Theodora’s hair strode past me, looking flustered in the wind. She was probably annoyed that she hadn’t had chance to ring the doorbell six times, which she does to every doorbell she comes across. If I had to list everything S. Theodora Markson did wrong, the list would reach at least fifty-two places, which was also Theodora’s rank in the list of our organisation’s chaperones by competence, in descending order. “Mr. Lansbury?” she asked, and I wondered if she was still wearing her helmet with its goggles. From behind, I had no way of knowing.
The girl in the doorway glanced behind her, as if she expected to see somebody there, but there was only darkness – which didn’t mean that there wasn’t somebody there. “I am Mr. Van Dyke’s secretary,” she explained.
Theodora turned to me with a sigh. “Get back in the car,” she said. “We’ve come to the wrong place.”
“No, no, this is the right place,” the girl called out urgently. “Mr. Lansbury Van Dyke’s house.”
“Stay out of the car,” Theodora said to me, though I hadn’t moved one step. “We’ve come to the right place.” She turned back again, her hair draping itself over me as she said, “We’ve come to see Mr. Lansbury Van Dyke. It’s urgent.”
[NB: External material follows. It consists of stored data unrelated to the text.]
===== src/rtl/adi_pkg.sv =====
// Shared types, codes and constants of the arm/disarm interlock.
`default_nettype none
package adi_pkg;

	localparam int MAX_MONITORS_DEF = 16;
	localparam int TIMER_WIDTH_DEF  = 32;

	localparam int ACTION_W  = 3;
	localparam int ELAPSED_W = 16;
	localparam int INDEX_W   = 4;
	localparam int MODE_W    = 3;
	localparam int REPLY_W   = 3;
	localparam int MASK_W    = 16;
	localparam int COUNT_W   = 5;
	localparam int TIMEOUT_W = 32;
	localparam int CFG_IDX_W = 2;
	localparam int CFG_DATA_W = 32;

	localparam logic [COUNT_W-1:0]   COUNT_RESET   = '0;
	localparam logic [MASK_W-1:0]    KIND_RESET    = '0;
	localparam logic [TIMEOUT_W-1:0] TIMEOUT_RESET = 32'd1000;

	typedef enum logic [ACTION_W-1:0] {
		ACT_TICK       = 3'd0,
		ACT_ARM        = 3'd1,
		ACT_DISARM     = 3'd2,
		ACT_FULL_RPT   = 3'd3,
		ACT_SIMPLE_RPT = 3'd4
	} action_t;

	typedef enum logic [MODE_W-1:0] {
		MODE_CANNOT    = 3'd0,
		MODE_DISARMED  = 3'd1,
		MODE_ARMING    = 3'd2,
		MODE_ARMED     = 3'd3,
		MODE_DISARMING = 3'd4
	} mode_t;

	typedef enum logic [REPLY_W-1:0] {
		REPLY_NONE      = 3'd0,
		REPLY_ARMING    = 3'd1,
		REPLY_WARN      = 3'd2,
		REPLY_DISARMING = 3'd3,
		REPLY_ACCEPT    = 3'd4,
		REPLY_REJECT    = 3'd5
	} reply_t;

	typedef enum logic [CFG_IDX_W-1:0] {
		REG_COUNT   = 2'd0,
		REG_KIND    = 2'd1,
		REG_TIMEOUT = 2'd2
	} cfg_reg_t;

	typedef enum logic [1:0] {
		ST_IDLE,
		ST_AGE,
		ST_DECIDE
	} ctl_state_t;

	typedef struct packed {
		action_t                action;
		logic [ELAPSED_W-1:0]   elapsed;
		logic [INDEX_W-1:0]     monitor_index;
		logic                   ready_req;
	} item_t;

	typedef struct packed {
		mode_t                  arm_state;
		reply_t                 reply;
		logic                   state_changed;
		logic [MASK_W-1:0]      never_heard_mask;
		logic [MASK_W-1:0]      not_ready_mask;
		logic [MASK_W-1:0]      stale_mask;
	} result_t;

	typedef struct packed {
		logic load;
		logic age;
		logic commit;
	} dp_cmd_t;

	typedef struct packed {
		logic in_tick;
	} dp_status_t;

endpackage
`default_nettype wire


===== src/rtl/adi_ifs.sv =====
// Request, result and configuration channel interfaces of the interlock.
`default_nettype none
interface adi_item_if;
	logic                               valid;
	logic                               ready;
	logic [adi_pkg::ACTION_W-1:0]       action;
	logic [adi_pkg::ELAPSED_W-1:0]      elapsed;
	logic [adi_pkg::INDEX_W-1:0]        monitor_index;
	logic                               ready_req;

	modport source (output valid, action, elapsed, monitor_index, ready_req, input ready);
	modport sink (input valid, action, elapsed, monitor_index, ready_req, output ready);
endinterface

interface adi_result_if;
	logic                               valid;
	logic                               ready;
	logic [adi_pkg::MODE_W-1:0]         arm_state;
	logic [adi_pkg::REPLY_W-1:0]        reply;
	logic                               state_changed;
	logic [adi_pkg::MASK_W-1:0]         never_heard_mask;
	logic [adi_pkg::MASK_W-1:0]         not_ready_mask;
	logic [adi_pkg::MASK_W-1:0]         stale_mask;

	modport source (output valid, arm_state, reply, state_changed, never_heard_mask,
		not_ready_mask, stale_mask, input ready);
	modport sink (input valid, arm_state, reply, state_changed, never_heard_mask,
		not_ready_mask, stale_mask, output ready);
endinterface

interface adi_cfg_if;
	logic                               valid;
	logic                               ready;
	logic [adi_pkg::CFG_IDX_W-1:0]      index;
	logic [adi_pkg::CFG_DATA_W-1:0]     data;

	modport source (output valid, index, data, input ready);
	modport sink (input valid, index, data, output ready);
endinterface
`default_nettype wire


===== src/rtl/adi_ctrl.sv =====
// Sequencing state machine: load, age counters on a tick, commit result.
`default_nettype none
module adi_ctrl (
	input  wire logic                clk,
	input  wire logic                arst_n,
	input  wire logic                item_valid,
	output logic                     item_ready,
	output logic                     result_valid,
	input  wire logic                result_ready,
	input  wire adi_pkg::dp_status_t status,
	output adi_pkg::dp_cmd_t         cmd
);

	adi_pkg::ctl_state_t state_q, state_d;
	logic out_valid_q;
	logic out_free;

	always_ff @(posedge clk or negedge arst_n) begin
		if (!arst_n) begin
			state_q     <= adi_pkg::ST_IDLE;
			out_valid_q <= 1'b0;
		end else begin
			state_q <= state_d;
			if (cmd.commit) begin
				out_valid_q <= 1'b1;
			end else if (result_ready) begin
				out_valid_q <= 1'b0;
			end
		end
	end

	always_comb begin
		out_free   = !out_valid_q || result_ready;
		state_d    = state_q;
		cmd        = '0;
		item_ready = 1'b0;
		case (state_q)
			adi_pkg::ST_IDLE: begin
				item_ready = 1'b1;
				if (item_valid) begin
					cmd.load = 1'b1;
					state_d  = status.in_tick ? adi_pkg::ST_AGE : adi_pkg::ST_DECIDE;
				end
			end
			adi_pkg::ST_AGE: begin
				cmd.age = 1'b1;
				state_d = adi_pkg::ST_DECIDE;
			end
			adi_pkg::ST_DECIDE: begin
				if (out_free) begin
					cmd.commit = 1'b1;
					item_ready = 1'b1;
					if (item_valid) begin
						cmd.load = 1'b1;
						state_d  = status.in_tick ? adi_pkg::ST_AGE : adi_pkg::ST_DECIDE;
					end else begin
						state_d = adi_pkg::ST_IDLE;
					end
				end
			end
			default: begin
				state_d = adi_pkg::ST_IDLE;
			end
		endcase
	end

	assign result_valid = out_valid_q;

endmodule
`default_nettype wire


===== src/rtl/adi_datapath.sv =====
// Monitor lanes, configuration registers, arm mode and result register.
`default_nettype none
module adi_datapath #(
	parameter int MAX_MONITORS = adi_pkg::MAX_MONITORS_DEF,
	parameter int TIMER_WIDTH  = adi_pkg::TIMER_WIDTH_DEF
) (
	input  wire logic                             clk,
	input  wire logic                             arst_n,
	input  wire adi_pkg::item_t                   item,
	input  wire logic                             cfg_we,
	input  wire logic [adi_pkg::CFG_IDX_W-1:0]    cfg_index,
	input  wire logic [adi_pkg::CFG_DATA_W-1:0]   cfg_data,
	input  wire adi_pkg::dp_cmd_t                 cmd,
	output adi_pkg::dp_status_t                   status,
	output adi_pkg::result_t                      result
);

	localparam int SUM_W = ((TIMER_WIDTH > adi_pkg::ELAPSED_W) ?
		TIMER_WIDTH : adi_pkg::ELAPSED_W) + 1;
	localparam int CMP_W = (TIMER_WIDTH > adi_pkg::TIMEOUT_W) ?
		TIMER_WIDTH : adi_pkg::TIMEOUT_W;

	logic [adi_pkg::COUNT_W-1:0]   count_q;
	logic [adi_pkg::MASK_W-1:0]    kind_q;
	logic [adi_pkg::TIMEOUT_W-1:0] timeout_q;

	adi_pkg::item_t item_q;
	adi_pkg::mode_t mode_q, mode_d;
	adi_pkg::reply_t reply_d;
	logic changed_d;

	logic [MAX_MONITORS-1:0] heard_q, ready_q;
	logic [TIMER_WIDTH-1:0]  cnt_q [MAX_MONITORS];
	logic [TIMER_WIDTH-1:0]  aged   [MAX_MONITORS];

	logic [MAX_MONITORS-1:0] lane_used, never_l, notready_l, stale_l;
	logic [adi_pkg::MASK_W-1:0] never_m, notready_m, stale_m;

	logic is_tick, is_rpt, rpt_simple, idx_used, rpt_accept, all_ok;

	assign status.in_tick = (item.action == adi_pkg::ACT_TICK);

	// Per-monitor aging and classification, one lane per monitor.
	for (genvar g = 0; g < MAX_MONITORS; g++) begin : g_lane
		logic [SUM_W-1:0] sum;
		assign sum = SUM_W'(cnt_q[g]) + SUM_W'(item_q.elapsed);
		assign aged[g] = (|sum[SUM_W-1:TIMER_WIDTH]) ? '1 : sum[TIMER_WIDTH-1:0];
		assign lane_used[g]  = (32'(count_q) > 32'(g));
		assign never_l[g]    = lane_used[g] && !heard_q[g];
		assign notready_l[g] = lane_used[g] && heard_q[g] && !ready_q[g];
		assign stale_l[g]    = lane_used[g] && heard_q[g] && ready_q[g] &&
			(CMP_W'(cnt_q[g]) > CMP_W'(timeout_q));
	end

	for (genvar b = 0; b < adi_pkg::MASK_W; b++) begin : g_mask
		if (b < MAX_MONITORS) begin : g_on
			assign never_m[b]    = never_l[b];
			assign notready_m[b] = notready_l[b];
			assign stale_m[b]    = stale_l[b];
		end else begin : g_off
			assign never_m[b]    = 1'b0;
			assign notready_m[b] = 1'b0;
			assign stale_m[b]    = 1'b0;
		end
	end

	always_comb begin
		is_tick    = (item_q.action == adi_pkg::ACT_TICK);
		rpt_simple = (item_q.action == adi_pkg::ACT_SIMPLE_RPT);
		is_rpt     = rpt_simple || (item_q.action == adi_pkg::ACT_FULL_RPT);
		idx_used   = (adi_pkg::COUNT_W'(item_q.monitor_index) < count_q) &&
			(32'(item_q.monitor_index) < 32'(MAX_MONITORS));
		rpt_accept = is_rpt && idx_used && (kind_q[item_q.monitor_index] == rpt_simple);
		all_ok     = (count_q != '0) && !(|{never_l, notready_l, stale_l});

		mode_d    = mode_q;
		reply_d   = adi_pkg::REPLY_NONE;
		changed_d = 1'b0;
		case (item_q.action)
			adi_pkg::ACT_TICK: begin
				if (!all_ok) begin
					mode_d = adi_pkg::MODE_CANNOT;
				end else begin
					case (mode_q)
						adi_pkg::MODE_CANNOT:    mode_d = adi_pkg::MODE_DISARMED;
						adi_pkg::MODE_ARMING:    mode_d = adi_pkg::MODE_ARMED;
						adi_pkg::MODE_DISARMING: mode_d = adi_pkg::MODE_DISARMED;
						default:                 mode_d = mode_q;
					endcase
				end
				changed_d = (mode_d != mode_q);
			end
			adi_pkg::ACT_ARM: begin
				if (mode_q == adi_pkg::MODE_DISARMED) begin
					mode_d  = adi_pkg::MODE_ARMING;
					reply_d = adi_pkg::REPLY_ARMING;
				end else if (mode_q == adi_pkg::MODE_CANNOT) begin
					reply_d = adi_pkg::REPLY_WARN;
				end
			end
			adi_pkg::ACT_DISARM: begin
				if (mode_q == adi_pkg::MODE_ARMED) begin
					mode_d  = adi_pkg::MODE_DISARMING;
					reply_d = adi_pkg::REPLY_DISARMING;
				end
			end
			adi_pkg::ACT_FULL_RPT, adi_pkg::ACT_SIMPLE_RPT: begin
				reply_d = rpt_accept ? adi_pkg::REPLY_ACCEPT : adi_pkg::REPLY_REJECT;
			end
			default: begin
				reply_d = adi_pkg::REPLY_NONE;
			end
		endcase
	end

	always_ff @(posedge clk or negedge arst_n) begin
		if (!arst_n) begin
			count_q   <= adi_pkg::COUNT_RESET;
			kind_q    <= adi_pkg::KIND_RESET;
			timeout_q <= adi_pkg::TIMEOUT_RESET;
			mode_q    <= adi_pkg::MODE_CANNOT;
			heard_q   <= '0;
			ready_q   <= '0;
			for (int i = 0; i < MAX_MONITORS; i++) begin
				cnt_q[i] <= '0;
			end
		end else begin
			if (cfg_we) begin
				case (adi_pkg::cfg_reg_t'(cfg_index))
					adi_pkg::REG_COUNT:   count_q   <= cfg_data[adi_pkg::COUNT_W-1:0];
					adi_pkg::REG_KIND:    kind_q    <= cfg_data[adi_pkg::MASK_W-1:0];
					adi_pkg::REG_TIMEOUT: timeout_q <= cfg_data[adi_pkg::TIMEOUT_W-1:0];
					default: ;
				endcase
			end
			if (cmd.commit) begin
				mode_q <= mode_d;
			end
			for (int i = 0; i < MAX_MONITORS; i++) begin
				if (cmd.age) begin
					cnt_q[i] <= aged[i];
				end else if (cmd.commit && rpt_accept &&
					(32'(item_q.monitor_index) == 32'(i))) begin
					heard_q[i] <= 1'b1;
					ready_q[i] <= item_q.ready_req;
					cnt_q[i]   <= '0;
				end
			end
		end
	end

	// Request and result payload registers
	always_ff @(posedge clk) begin
		if (cmd.load) begin
			item_q <= item;
		end
		if (cmd.commit) begin
			result.arm_state        <= mode_d;
			result.reply            <= reply_d;
			result.state_changed    <= changed_d;
			result.never_heard_mask <= is_tick ? never_m : '0;
			result.not_ready_mask   <= is_tick ? notready_m : '0;
			result.stale_mask       <= is_tick ? stale_m : '0;
		end
	end

endmodule
`default_nettype wire


===== src/rtl/arm_disarm_interlock.sv =====
// Top level of the arm/disarm interlock: controller plus monitor datapath.
//
//   channel  | modport | payload                                        | accepted when
//   item     | sink    | action, elapsed, monitor_index, ready_req      | valid && ready
//   result   | source  | arm_state, reply, state_changed, three masks   | valid && ready
//   cfg      | sink    | index (0 count, 1 kind mask, 2 timeout), data  | valid && ready
//
// A tick ages all counters and then classifies and commits; any other request
// goes straight to classify and commit. Each request is one pass of the controller.
// The result register frees the request side: a new request is taken while a
// result waits, and a commit holds only while the result register is full.
// Reset clears mode, monitor flags and counters; cfg is always ready.
`default_nettype none
module arm_disarm_interlock #(
	parameter int MAX_MONITORS = adi_pkg::MAX_MONITORS_DEF,
	parameter int TIMER_WIDTH  = adi_pkg::TIMER_WIDTH_DEF
) (
	input  wire logic    clk,
	input  wire logic    arst_n,
	adi_item_if.sink     item,
	adi_result_if.source result,
	adi_cfg_if.sink      cfg
);

	adi_pkg::dp_cmd_t    cmd;
	adi_pkg::dp_status_t status;
	adi_pkg::item_t      item_pl;
	adi_pkg::result_t    res_pl;

	assign item_pl.action        = adi_pkg::action_t'(item.action);
	assign item_pl.elapsed       = item.elapsed;
	assign item_pl.monitor_index = item.monitor_index;
	assign item_pl.ready_req     = item.ready_req;

	assign cfg.ready = 1'b1;

	adi_ctrl u_ctrl (
		.clk          (clk),
		.arst_n       (arst_n),
		.item_valid   (item.valid),
		.item_ready   (item.ready),
		.result_valid (result.valid),
		.result_ready (result.ready),
		.status       (status),
		.cmd          (cmd)
	);

	adi_datapath #(
		.MAX_MONITORS (MAX_MONITORS),
		.TIMER_WIDTH  (TIMER_WIDTH)
	) u_datapath (
		.clk       (clk),
		.arst_n    (arst_n),
		.item      (item_pl),
		.cfg_we    (cfg.valid && cfg.ready),
		.cfg_index (cfg.index),
		.cfg_data  (cfg.data),
		.cmd       (cmd),
		.status    (status),
		.result    (res_pl)
	);

	assign result.arm_state        = res_pl.arm_state;
	assign result.reply            = res_pl.reply;
	assign result.state_changed    = res_pl.state_changed;
	assign result.never_heard_mask = res_pl.never_heard_mask;
	assign result.not_ready_mask   = res_pl.not_ready_mask;
	assign result.stale_mask       = res_pl.stale_mask;

endmodule
`default_nettype wire


===== src/flat_wrapper.sv =====
// flat-port wrapper written by rule: the top's interface ports become plain ports
module arm_disarm_interlock_flat 
#(
	parameter int MAX_MONITORS = adi_pkg::MAX_MONITORS_DEF,
	parameter int TIMER_WIDTH  = adi_pkg::TIMER_WIDTH_DEF
)
  (clk, arst_n, item_valid, item_action, item_elapsed, item_monitor_index, item_ready_req, item_ready, result_valid, result_arm_state, result_reply, result_state_changed, result_never_heard_mask, result_not_ready_mask, result_stale_mask, result_ready, cfg_valid, cfg_index, cfg_data, cfg_ready);
  adi_item_if item_i ();
  adi_result_if result_i ();
  adi_cfg_if cfg_i ();
  input  wire logic clk;
  input  wire logic arst_n;
  input wire logic [$bits(item_i.valid)-1:0] item_valid;
  input wire logic [$bits(item_i.action)-1:0] item_action;
  input wire logic [$bits(item_i.elapsed)-1:0] item_elapsed;
  input wire logic [$bits(item_i.monitor_index)-1:0] item_monitor_index;
  input wire logic [$bits(item_i.ready_req)-1:0] item_ready_req;
  output wire logic [$bits(item_i.ready)-1:0] item_ready;
  output wire logic [$bits(result_i.valid)-1:0] result_valid;
  output wire logic [$bits(result_i.arm_state)-1:0] result_arm_state;
  output wire logic [$bits(result_i.reply)-1:0] result_reply;
  output wire logic [$bits(result_i.state_changed)-1:0] result_state_changed;
  output wire logic [$bits(result_i.never_heard_mask)-1:0] result_never_heard_mask;
  output wire logic [$bits(result_i.not_ready_mask)-1:0] result_not_ready_mask;
  output wire logic [$bits(result_i.stale_mask)-1:0] result_stale_mask;
  input wire logic [$bits(result_i.ready)-1:0] result_ready;
  input wire logic [$bits(cfg_i.valid)-1:0] cfg_valid;
  input wire logic [$bits(cfg_i.index)-1:0] cfg_index;
  input wire logic [$bits(cfg_i.data)-1:0] cfg_data;
  output wire logic [$bits(cfg_i.ready)-1:0] cfg_ready;
  assign item_i.valid = item_valid;
  assign item_i.action = item_action;
  assign item_i.elapsed = item_elapsed;
  assign item_i.monitor_index = item_monitor_index;
  assign item_i.ready_req = item_ready_req;
  assign item_ready = item_i.ready;
  assign result_valid = result_i.valid;
  assign result_arm_state = result_i.arm_state;
  assign result_reply = result_i.reply;
  assign result_state_changed = result_i.state_changed;
  assign result_never_heard_mask = result_i.never_heard_mask;
  assign result_not_ready_mask = result_i.not_ready_mask;
  assign result_stale_mask = result_i.stale_mask;
  assign result_i.ready = result_ready;
  assign cfg_i.valid = cfg_valid;
  assign cfg_i.index = cfg_index;
  assign cfg_i.data = cfg_data;
  assign cfg_ready = cfg_i.ready;
  arm_disarm_interlock #(.MAX_MONITORS(MAX_MONITORS), .TIMER_WIDTH(TIMER_WIDTH)) u_core (.clk(clk), .arst_n(arst_n), .item(item_i), .result(result_i), .cfg(cfg_i));
endmodule

===== config.mk =====
export PLATFORM = sky130hd
export DESIGN_NAME = arm_disarm_interlock_flat
export DESIGN_NICKNAME = d
export VERILOG_FILES = /design/src/rtl/adi_pkg.sv /design/src/rtl/adi_ifs.sv /design/src/rtl/adi_ctrl.sv /design/src/rtl/adi_datapath.sv /design/src/rtl/arm_disarm_interlock.sv /design/src/flat_wrapper.sv
export SDC_FILE = /design/constraint.sdc
export NUM_CORES = 2
export LEC_CHECK = 0
export BUFFER_PORTS_ARGS = -buffer_cell sky130_fd_sc_hd__buf_4
export CAP_MARGIN = 15
export CORE_UTILIZATION = 45
export DETAILED_ROUTE_END_ITERATION = 12
export GPL_ROUTABILITY_DRIVEN = 0
export SLEW_MARGIN = 20
export SYNTH_ARGS = -nofsm -noshare
export SYNTH_HDL_FRONTEND = slang
export SYNTH_SLANG_ARGS = --single-unit

===== constraint.sdc =====
create_clock -name clk -period 4.5 [get_ports clk]
set_input_delay 0.225 -clock clk [delete_from_list [all_inputs] [get_ports clk]]
set_output_delay 0.225 -clock clk [all_outputs]
set_load 0.03 [all_outputs]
“Do you have an appointment?” asked the girl, in the tone of someone who does not expect someone to say yes, and is surprised when they do. It took a few moments of nervous blinking before Theodora’s answer seemed to sink in. “Well, you’d better come in, then,” she said, sounding extremely uncertain as to whether it was better, as she pushed open both of the doors to receive us.
Theodora swept up the stairs without a word, and in moments even the walking hedge of her hair had been swallowed up by the darkness inside the house, as if she had just plunged into a swimming pool, or a bathtub filled with ink. The girl watched her go, and then turned back to me, and, with a polite smile, beckoned.
I took one last look up at the house, and up at a certain face in particular. An early, fiery sunbeam was slithering up the snout of the Bombinating Beast, and its countless pointy teeth seemed to glimmer while its eyes were lost in shadow. It looked like it wanted to gobble me up for breakfast, and so did the house. I couldn’t blame them; I hadn’t had breakfast either. But it made me think of the dark interior of the house as a stomach, an empty one with a craving for the last few people in Stain’d, and the last fewer who had any interest in visiting Mr. Lansbury Van Dyke, for reasons so urgent that neither I nor his secretary knew what they were. I couldn’t see a single feature of the house within, it was all so dark, so I would have no idea where to walk until my eyes adjusted. I might be walking into a vast stomach, or I might just as well be walking into an expensive vase or someone holding a kitchen knife. I didn’t know what I was walking into, when I went into that house. I didn’t know, and if I had, I would never have walked into it at all.